*** EXCERPTED DATA Section Begins ***

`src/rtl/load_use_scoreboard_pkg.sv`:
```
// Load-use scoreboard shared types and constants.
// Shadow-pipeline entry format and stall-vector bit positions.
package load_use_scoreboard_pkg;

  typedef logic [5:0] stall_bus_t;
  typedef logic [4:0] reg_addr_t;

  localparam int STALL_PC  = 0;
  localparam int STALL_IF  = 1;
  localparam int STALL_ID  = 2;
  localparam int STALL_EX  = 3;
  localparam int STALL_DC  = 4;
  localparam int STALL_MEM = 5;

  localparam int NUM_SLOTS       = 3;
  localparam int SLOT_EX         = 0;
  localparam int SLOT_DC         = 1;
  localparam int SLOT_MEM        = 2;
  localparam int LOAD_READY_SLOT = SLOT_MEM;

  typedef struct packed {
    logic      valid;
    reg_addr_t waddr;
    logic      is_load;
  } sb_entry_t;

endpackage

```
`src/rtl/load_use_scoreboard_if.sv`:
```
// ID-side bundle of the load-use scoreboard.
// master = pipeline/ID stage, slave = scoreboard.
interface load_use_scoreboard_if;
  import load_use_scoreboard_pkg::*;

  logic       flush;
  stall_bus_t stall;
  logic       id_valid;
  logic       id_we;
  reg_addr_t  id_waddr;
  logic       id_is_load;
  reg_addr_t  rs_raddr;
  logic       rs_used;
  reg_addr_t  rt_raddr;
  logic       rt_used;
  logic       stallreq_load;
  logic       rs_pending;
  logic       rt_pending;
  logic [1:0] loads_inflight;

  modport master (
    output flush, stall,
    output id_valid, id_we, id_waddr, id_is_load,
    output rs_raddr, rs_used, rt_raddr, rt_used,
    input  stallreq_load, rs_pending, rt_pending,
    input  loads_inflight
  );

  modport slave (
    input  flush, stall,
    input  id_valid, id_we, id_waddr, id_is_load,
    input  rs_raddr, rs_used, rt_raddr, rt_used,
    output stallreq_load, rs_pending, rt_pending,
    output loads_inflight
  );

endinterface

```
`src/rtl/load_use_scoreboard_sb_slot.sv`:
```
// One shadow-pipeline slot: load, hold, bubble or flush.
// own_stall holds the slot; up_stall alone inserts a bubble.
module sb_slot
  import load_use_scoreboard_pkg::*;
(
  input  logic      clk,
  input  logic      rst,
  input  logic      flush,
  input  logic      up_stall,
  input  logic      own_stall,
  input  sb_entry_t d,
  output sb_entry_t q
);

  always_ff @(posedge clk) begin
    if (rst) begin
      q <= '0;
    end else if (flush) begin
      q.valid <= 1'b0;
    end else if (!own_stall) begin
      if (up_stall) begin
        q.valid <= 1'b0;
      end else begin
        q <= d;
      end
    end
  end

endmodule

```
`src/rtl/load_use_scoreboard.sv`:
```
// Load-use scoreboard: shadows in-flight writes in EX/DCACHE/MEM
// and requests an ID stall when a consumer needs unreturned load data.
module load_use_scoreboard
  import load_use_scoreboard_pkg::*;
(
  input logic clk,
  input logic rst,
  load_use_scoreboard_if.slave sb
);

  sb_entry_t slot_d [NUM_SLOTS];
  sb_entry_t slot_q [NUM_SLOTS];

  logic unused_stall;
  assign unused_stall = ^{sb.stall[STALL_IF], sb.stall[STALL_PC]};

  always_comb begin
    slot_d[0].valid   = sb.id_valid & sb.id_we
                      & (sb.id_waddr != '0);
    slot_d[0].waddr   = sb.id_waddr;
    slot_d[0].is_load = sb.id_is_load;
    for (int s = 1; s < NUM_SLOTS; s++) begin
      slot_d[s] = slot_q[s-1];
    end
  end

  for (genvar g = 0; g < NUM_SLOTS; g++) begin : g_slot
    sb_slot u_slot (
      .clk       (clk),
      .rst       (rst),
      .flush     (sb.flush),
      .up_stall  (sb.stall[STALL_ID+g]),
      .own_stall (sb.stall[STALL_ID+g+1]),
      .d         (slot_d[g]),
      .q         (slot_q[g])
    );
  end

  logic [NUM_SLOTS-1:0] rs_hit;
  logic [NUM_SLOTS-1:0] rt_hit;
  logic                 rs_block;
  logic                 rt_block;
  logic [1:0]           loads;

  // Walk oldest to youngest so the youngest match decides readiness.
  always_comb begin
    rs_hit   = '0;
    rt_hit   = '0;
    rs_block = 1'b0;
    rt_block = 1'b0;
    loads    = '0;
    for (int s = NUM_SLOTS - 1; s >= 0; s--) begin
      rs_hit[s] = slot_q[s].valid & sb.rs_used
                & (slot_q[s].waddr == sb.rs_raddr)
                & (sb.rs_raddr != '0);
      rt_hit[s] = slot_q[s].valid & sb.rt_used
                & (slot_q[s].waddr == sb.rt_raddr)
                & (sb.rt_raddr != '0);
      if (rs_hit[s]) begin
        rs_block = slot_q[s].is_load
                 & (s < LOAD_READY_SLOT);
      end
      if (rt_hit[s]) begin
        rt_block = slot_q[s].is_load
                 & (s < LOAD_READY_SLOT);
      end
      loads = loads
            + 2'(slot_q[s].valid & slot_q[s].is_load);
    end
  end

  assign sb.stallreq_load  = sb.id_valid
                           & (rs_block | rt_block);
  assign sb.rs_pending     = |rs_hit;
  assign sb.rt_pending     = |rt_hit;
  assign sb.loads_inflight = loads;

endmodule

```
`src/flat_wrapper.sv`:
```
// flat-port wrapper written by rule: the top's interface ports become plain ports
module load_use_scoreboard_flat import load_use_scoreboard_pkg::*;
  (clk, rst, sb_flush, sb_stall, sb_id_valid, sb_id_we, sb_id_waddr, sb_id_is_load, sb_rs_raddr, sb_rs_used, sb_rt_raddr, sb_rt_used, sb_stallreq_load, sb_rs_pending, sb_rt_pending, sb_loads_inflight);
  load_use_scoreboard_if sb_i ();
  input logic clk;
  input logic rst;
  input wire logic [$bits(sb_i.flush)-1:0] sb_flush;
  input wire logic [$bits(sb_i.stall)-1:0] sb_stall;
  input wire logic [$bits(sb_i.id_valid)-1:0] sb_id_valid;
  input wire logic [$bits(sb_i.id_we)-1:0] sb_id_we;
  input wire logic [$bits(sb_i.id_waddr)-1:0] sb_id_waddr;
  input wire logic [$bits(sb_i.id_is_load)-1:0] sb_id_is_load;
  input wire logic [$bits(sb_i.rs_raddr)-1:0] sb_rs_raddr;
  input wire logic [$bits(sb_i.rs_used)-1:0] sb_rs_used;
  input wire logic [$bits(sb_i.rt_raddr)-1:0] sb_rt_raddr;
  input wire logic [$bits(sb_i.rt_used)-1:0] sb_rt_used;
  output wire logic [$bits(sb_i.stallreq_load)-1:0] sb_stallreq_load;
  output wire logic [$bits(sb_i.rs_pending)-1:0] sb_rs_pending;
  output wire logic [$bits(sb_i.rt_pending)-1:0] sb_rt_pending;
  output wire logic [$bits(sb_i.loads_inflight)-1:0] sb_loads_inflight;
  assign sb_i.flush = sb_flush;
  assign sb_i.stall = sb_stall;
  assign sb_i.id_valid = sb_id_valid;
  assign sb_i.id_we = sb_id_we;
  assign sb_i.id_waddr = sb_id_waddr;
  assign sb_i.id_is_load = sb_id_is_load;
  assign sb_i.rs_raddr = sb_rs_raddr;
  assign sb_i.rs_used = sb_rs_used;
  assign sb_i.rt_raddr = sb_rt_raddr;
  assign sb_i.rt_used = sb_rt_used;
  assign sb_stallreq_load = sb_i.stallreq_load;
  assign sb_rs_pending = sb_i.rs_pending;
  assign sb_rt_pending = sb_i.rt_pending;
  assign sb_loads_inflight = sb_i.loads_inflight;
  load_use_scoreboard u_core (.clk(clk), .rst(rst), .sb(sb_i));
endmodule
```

*** EXCERPTED DATA Section Ends ***

## [WHAT THIS TASK INVOLVES]
Each record should be given again exactly as it reads.

## [RESPONSE TO THE TASK]
`src/rtl/load_use_scoreboard_pkg.sv`:
```
// Load-use scoreboard shared types and constants.
// Shadow-pipeline entry format and stall-vector bit positions.
package load_use_scoreboard_pkg;

  typedef logic [5:0] stall_bus_t;
  typedef logic [4:0] reg_addr_t;

  localparam int STALL_PC  = 0;
  localparam int STALL_IF  = 1;
  localparam int STALL_ID  = 2;
  localparam int STALL_EX  = 3;
  localparam int STALL_DC  = 4;
  localparam int STALL_MEM = 5;

  localparam int NUM_SLOTS       = 3;
  localparam int SLOT_EX         = 0;
  localparam int SLOT_DC         = 1;
  localparam int SLOT_MEM        = 2;
  localparam int LOAD_READY_SLOT = SLOT_MEM;

  typedef struct packed {
    logic      valid;
    reg_addr_t waddr;
    logic      is_load;
  } sb_entry_t;

endpackage

```
`src/rtl/load_use_scoreboard_if.sv`:
```
// ID-side bundle of the load-use scoreboard.
// master = pipeline/ID stage, slave = scoreboard.
interface load_use_scoreboard_if;
  import load_use_scoreboard_pkg::*;

  logic       flush;
  stall_bus_t stall;
  logic       id_valid;
  logic       id_we;
  reg_addr_t  id_waddr;
  logic       id_is_load;
  reg_addr_t  rs_raddr;
  logic       rs_used;
  reg_addr_t  rt_raddr;
  logic       rt_used;
  logic       stallreq_load;
  logic       rs_pending;
  logic       rt_pending;
  logic [1:0] loads_inflight;

  modport master (
    output flush, stall,
    output id_valid, id_we, id_waddr, id_is_load,
    output rs_raddr, rs_used, rt_raddr, rt_used,
    input  stallreq_load, rs_pending, rt_pending,
    input  loads_inflight
  );

  modport slave (
    input  flush, stall,
    input  id_valid, id_we, id_waddr, id_is_load,
    input  rs_raddr, rs_used, rt_raddr, rt_used,
    output stallreq_load, rs_pending, rt_pending,
    output loads_inflight
  );

endinterface

```
`src/rtl/load_use_scoreboard_sb_slot.sv`:
```
// One shadow-pipeline slot: load, hold, bubble or flush.
// own_stall holds the slot; up_stall alone inserts a bubble.
module sb_slot
  import load_use_scoreboard_pkg::*;
(
  input  logic      clk,
  input  logic      rst,
  input  logic      flush,
  input  logic      up_stall,
  input  logic      own_stall,
  input  sb_entry_t d,
  output sb_entry_t q
);

  always_ff @(posedge clk) begin
    if (rst) begin
      q <= '0;
    end else if (flush) begin
      q.valid <= 1'b0;
    end else if (!own_stall) begin
      if (up_stall) begin
        q.valid <= 1'b0;
      end else begin
        q <= d;
      end
    end
  end

endmodule

```
`src/rtl/load_use_scoreboard.sv`:
```
// Load-use scoreboard: shadows in-flight writes in EX/DCACHE/MEM
// and requests an ID stall when a consumer needs unreturned load data.
module load_use_scoreboard
  import load_use_scoreboard_pkg::*;
(
  input logic clk,
  input logic rst,
  load_use_scoreboard_if.slave sb
);

  sb_entry_t slot_d [NUM_SLOTS];
  sb_entry_t slot_q [NUM_SLOTS];

  logic unused_stall;
  assign unused_stall = ^{sb.stall[STALL_IF], sb.stall[STALL_PC]};

  always_comb begin
    slot_d[0].valid   = sb.id_valid & sb.id_we
                      & (sb.id_waddr != '0);
    slot_d[0].waddr   = sb.id_waddr;
    slot_d[0].is_load = sb.id_is_load;
    for (int s = 1; s < NUM_SLOTS; s++) begin
      slot_d[s] = slot_q[s-1];
    end
  end

  for (genvar g = 0; g < NUM_SLOTS; g++) begin : g_slot
    sb_slot u_slot (
      .clk       (clk),
      .rst       (rst),
      .flush     (sb.flush),
      .up_stall  (sb.stall[STALL_ID+g]),
      .own_stall (sb.stall[STALL_ID+g+1]),
      .d         (slot_d[g]),
      .q         (slot_q[g])
    );
  end

  logic [NUM_SLOTS-1:0] rs_hit;
  logic [NUM_SLOTS-1:0] rt_hit;
  logic                 rs_block;
  logic                 rt_block;
  logic [1:0]           loads;

  // Walk oldest to youngest so the youngest match decides readiness.
  always_comb begin
    rs_hit   = '0;
    rt_hit   = '0;
    rs_block = 1'b0;
    rt_block = 1'b0;
    loads    = '0;
    for (int s = NUM_SLOTS - 1; s >= 0; s--) begin
      rs_hit[s] = slot_q[s].valid & sb.rs_used
                & (slot_q[s].waddr == sb.rs_raddr)
                & (sb.rs_raddr != '0);
      rt_hit[s] = slot_q[s].valid & sb.rt_used
                & (slot_q[s].waddr == sb.rt_raddr)
                & (sb.rt_raddr != '0);
      if (rs_hit[s]) begin
        rs_block = slot_q[s].is_load
                 & (s < LOAD_READY_SLOT);
      end
      if (rt_hit[s]) begin
        rt_block = slot_q[s].is_load
                 & (s < LOAD_READY_SLOT);
      end
      loads = loads
            + 2'(slot_q[s].valid & slot_q[s].is_load);
    end
  end

  assign sb.stallreq_load  = sb.id_valid
                           & (rs_block | rt_block);
  assign sb.rs_pending     = |rs_hit;
  assign sb.rt_pending     = |rt_hit;
  assign sb.loads_inflight = loads;

endmodule

```
`src/flat_wrapper.sv`:
```
// flat-port wrapper written by rule: the top's interface ports become plain ports
module load_use_scoreboard_flat import load_use_scoreboard_pkg::*;
  (clk, rst, sb_flush, sb_stall, sb_id_valid, sb_id_we, sb_id_waddr, sb_id_is_load, sb_rs_raddr, sb_rs_used, sb_rt_raddr, sb_rt_used, sb_stallreq_load, sb_rs_pending, sb_rt_pending, sb_loads_inflight);
  load_use_scoreboard_if sb_i ();
  input logic clk;
  input logic rst;
  input wire logic [$bits(sb_i.flush)-1:0] sb_flush;
  input wire logic [$bits(sb_i.stall)-1:0] sb_stall;
  input wire logic [$bits(sb_i.id_valid)-1:0] sb_id_valid;
  input wire logic [$bits(sb_i.id_we)-1:0] sb_id_we;
  input wire logic [$bits(sb_i.id_waddr)-1:0] sb_id_waddr;
  input wire logic [$bits(sb_i.id_is_load)-1:0] sb_id_is_load;
  input wire logic [$bits(sb_i.rs_raddr)-1:0] sb_rs_raddr;
  input wire logic [$bits(sb_i.rs_used)-1:0] sb_rs_used;
  input wire logic [$bits(sb_i.rt_raddr)-1:0] sb_rt_raddr;
  input wire logic [$bits(sb_i.rt_used)-1:0] sb_rt_used;
  output wire logic [$bits(sb_i.stallreq_load)-1:0] sb_stallreq_load;
  output wire logic [$bits(sb_i.rs_pending)-1:0] sb_rs_pending;
  output wire logic [$bits(sb_i.rt_pending)-1:0] sb_rt_pending;
  output wire logic [$bits(sb_i.loads_inflight)-1:0] sb_loads_inflight;
  assign sb_i.flush = sb_flush;
  assign sb_i.stall = sb_stall;
  assign sb_i.id_valid = sb_id_valid;
  assign sb_i.id_we = sb_id_we;
  assign sb_i.id_waddr = sb_id_waddr;
  assign sb_i.id_is_load = sb_id_is_load;
  assign sb_i.rs_raddr = sb_rs_raddr;
  assign sb_i.rs_used = sb_rs_used;
  assign sb_i.rt_raddr = sb_rt_raddr;
  assign sb_i.rt_used = sb_rt_used;
  assign sb_stallreq_load = sb_i.stallreq_load;
  assign sb_rs_pending = sb_i.rs_pending;
  assign sb_rt_pending = sb_i.rt_pending;
  assign sb_loads_inflight = sb_i.loads_inflight;
  load_use_scoreboard u_core (.clk(clk), .rst(rst), .sb(sb_i));
endmodule
```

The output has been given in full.